25 luglio: i moti

I ravennati quando sentono alla radio che Mussolini è stato arrestato e Dimissioni di MussoliniBadoglio è il nuovo Primo Ministro, pensano che il Fascismo sia finito.Non trattengono l’entusiasmo e scendono in strada, hanno voglia di fare quello che per anni è stato vietato: discutere, dire la propria opinione.

I fascisti sono spaventati e scappano fuori provincia o si rifugiano presso parenti, quelli che sanno essere colpevoli di violenze temono la vendetta della folla. A Ravenna (come a Faenza, Lugo, Russi, Alfonsine, Cervia) i partiti decidono di uscire dalla clandestinità e, dove ne hanno la forza, organizzano riunioni e mobilitano le piazze. Nasce (tra il 25 e il 30 luglio) il Comitato d’azione antifascista che è espressione del popolo più democratico ed evoluto socialmente, chiede la fine della guerra con l’immediata cacciata dei tedeschi; si contrappone a Badoglio e al Re che, nell’intento di recuperare prestigio alla Corona, dichiarano, invece, che la guerra continua!

Il Comitato organizza, o solamente segue, a seconda delle diverse realtà, la gente che attacca i simboli della dittatura. Le Case del Fascio sono violate e in istrada finiscono i quadri e i busti di Mussolini, e poi effigi, gagliardetti, schedari. Nessuno porta più l’obbligatorio distintivo fascista all’occhiello, chiamato con scherno popolare “La cimice.

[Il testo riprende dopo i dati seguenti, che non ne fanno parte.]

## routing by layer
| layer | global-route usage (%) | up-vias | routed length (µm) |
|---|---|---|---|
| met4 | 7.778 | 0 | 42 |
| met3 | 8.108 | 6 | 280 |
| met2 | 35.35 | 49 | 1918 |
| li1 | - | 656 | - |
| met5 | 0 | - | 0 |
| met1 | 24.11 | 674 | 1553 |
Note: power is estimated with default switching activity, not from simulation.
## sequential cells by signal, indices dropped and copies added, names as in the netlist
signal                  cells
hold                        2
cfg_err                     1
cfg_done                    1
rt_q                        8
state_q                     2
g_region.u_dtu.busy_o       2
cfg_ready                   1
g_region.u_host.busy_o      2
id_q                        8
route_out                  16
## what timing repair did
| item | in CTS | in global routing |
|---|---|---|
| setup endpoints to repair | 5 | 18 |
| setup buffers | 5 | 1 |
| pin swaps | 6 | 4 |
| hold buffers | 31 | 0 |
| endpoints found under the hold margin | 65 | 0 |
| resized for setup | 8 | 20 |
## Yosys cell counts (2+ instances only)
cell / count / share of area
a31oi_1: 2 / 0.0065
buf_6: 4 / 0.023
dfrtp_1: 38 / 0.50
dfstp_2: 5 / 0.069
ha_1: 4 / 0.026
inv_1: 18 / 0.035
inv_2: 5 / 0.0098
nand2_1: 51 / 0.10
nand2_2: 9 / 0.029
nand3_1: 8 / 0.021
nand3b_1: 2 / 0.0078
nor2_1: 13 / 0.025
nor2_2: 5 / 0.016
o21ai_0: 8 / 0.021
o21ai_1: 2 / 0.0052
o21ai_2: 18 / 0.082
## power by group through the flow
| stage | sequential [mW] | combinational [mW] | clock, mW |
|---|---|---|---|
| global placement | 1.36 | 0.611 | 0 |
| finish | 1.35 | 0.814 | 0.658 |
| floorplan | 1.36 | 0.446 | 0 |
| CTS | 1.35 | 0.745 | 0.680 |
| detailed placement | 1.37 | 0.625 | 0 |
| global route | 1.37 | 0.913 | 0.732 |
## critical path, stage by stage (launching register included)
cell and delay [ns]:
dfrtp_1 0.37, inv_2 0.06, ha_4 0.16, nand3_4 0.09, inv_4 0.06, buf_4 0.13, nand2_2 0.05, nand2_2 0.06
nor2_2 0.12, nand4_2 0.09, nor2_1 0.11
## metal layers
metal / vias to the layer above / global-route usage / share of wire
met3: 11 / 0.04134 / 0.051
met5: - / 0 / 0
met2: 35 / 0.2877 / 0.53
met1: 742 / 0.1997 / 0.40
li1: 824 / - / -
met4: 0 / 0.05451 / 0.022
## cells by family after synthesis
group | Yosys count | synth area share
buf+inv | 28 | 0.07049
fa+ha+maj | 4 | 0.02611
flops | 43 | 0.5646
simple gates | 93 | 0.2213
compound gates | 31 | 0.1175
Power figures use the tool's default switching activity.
$ cat src/rtl/alu_seq.sv
// Microcoded sequencer for the shared ALU: eight-entry writable program store,
// four-entry register file, fetch/execute loop with writeback from the ALU result.
module alu_seq #(
  parameter int WIDTH = 8
) (
  input  logic               clk_i,
  input  logic               rst_ni,
  input  logic               start_i,
  output logic               busy_o,
  output logic               done_o,
  input  logic               prog_we_i,
  input  logic [2:0]         prog_addr_i,
  input  logic [9:0]         prog_data_i,
  input  logic               reg_we_i,
  input  logic [1:0]         reg_addr_i,
  input  logic [WIDTH-1:0]   reg_wdata_i,
  input  logic [1:0]         rd_addr_i,
  output logic [WIDTH-1:0]   rd_data_o,
  output logic               en_o,
  output logic [2:0]         ctl_o,
  output logic [2*WIDTH-1:0] AB_o,
  input  logic [2*WIDTH-1:0] BC_i
);

  typedef enum logic [1:0] {IDLE, FETCH, EXEC, DONE} state_e;

  state_e             state_q;
  logic [2:0]         pc_q;
  logic [2:0]         pc_d;
  logic [9:0]         instr_q;
  logic [9:0]         prog_q [8];
  logic [WIDTH-1:0]   rf_q [4];
  logic               busy_q;
  logic               done_q;
  logic               en_q;
  logic [2:0]         ctl_q;
  logic [2*WIDTH-1:0] ab_q;
  logic [9:0]         fetchWord;
  logic               seqUnused;

  assign pc_d      = pc_q + 3'd1;
  assign fetchWord = prog_q[pc_q];

  // Upper ALU half and the op/source fields of the latched word are never consumed.
  assign seqUnused = ^{BC_i[2*WIDTH-1:WIDTH], instr_q[8:6], instr_q[3:0]};

  // ab_q doubles as the A/B operand latches; ALU-facing outputs are registered
  // so they are exactly zero outside EXEC.
  always_ff @(posedge clk_i or negedge rst_ni) begin
    if (!rst_ni) begin
      state_q <= IDLE;
      pc_q    <= '0;
      instr_q <= '0;
      busy_q  <= 1'b0;
      done_q  <= 1'b0;
      en_q    <= 1'b0;
      ctl_q   <= '0;
      ab_q    <= '0;
      for (int i = 0; i < 8; i++) prog_q[i] <= '0;
      for (int i = 0; i < 4; i++) rf_q[i] <= '0;
    end else begin
      case (state_q)
        IDLE: begin
          if (prog_we_i) prog_q[prog_addr_i] <= prog_data_i;
          if (reg_we_i) rf_q[reg_addr_i] <= reg_wdata_i;
          if (start_i) begin
            pc_q    <= '0;
            busy_q  <= 1'b1;
            state_q <= FETCH;
          end
        end
        FETCH: begin
          instr_q <= fetchWord;
          ab_q    <= {rf_q[fetchWord[3:2]], rf_q[fetchWord[1:0]]};
          ctl_q   <= fetchWord[8:6];
          en_q    <= 1'b1;
          state_q <= EXEC;
        end
        EXEC: begin
          rf_q[instr_q[5:4]] <= BC_i[WIDTH-1:0];
          en_q  <= 1'b0;
          ctl_q <= '0;
          ab_q  <= '0;
          if (instr_q[9] || pc_q == 3'd7) begin
            busy_q  <= 1'b0;
            done_q  <= 1'b1;
            state_q <= DONE;
          end else begin
            pc_q    <= pc_d;
            state_q <= FETCH;
          end
        end
        DONE: begin
          done_q  <= 1'b0;
          state_q <= IDLE;
        end
        default: state_q <= IDLE;
      endcase
    end
  end

  assign busy_o    = busy_q;
  assign done_o    = done_q;
  assign en_o      = en_q;
  assign ctl_o     = ctl_q;
  assign AB_o      = ab_q;
  assign rd_data_o = rf_q[rd_addr_i];

endmodule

Grandi protagonisti sono i ragazzi non ancora in età da soldato che hanno timore della chiamata alle armi, e le donne che hanno figli e mariti in guerra e sperano in un loro veloce ritorno. Il senso della realtà la danno i leader politici, sono loro a far intendere che l’agitazione non dev’essere un fuoco di paglia, ma attende a qualche cosa di nuovo per tutti attraverso un chiaro disegno sociale alternativo.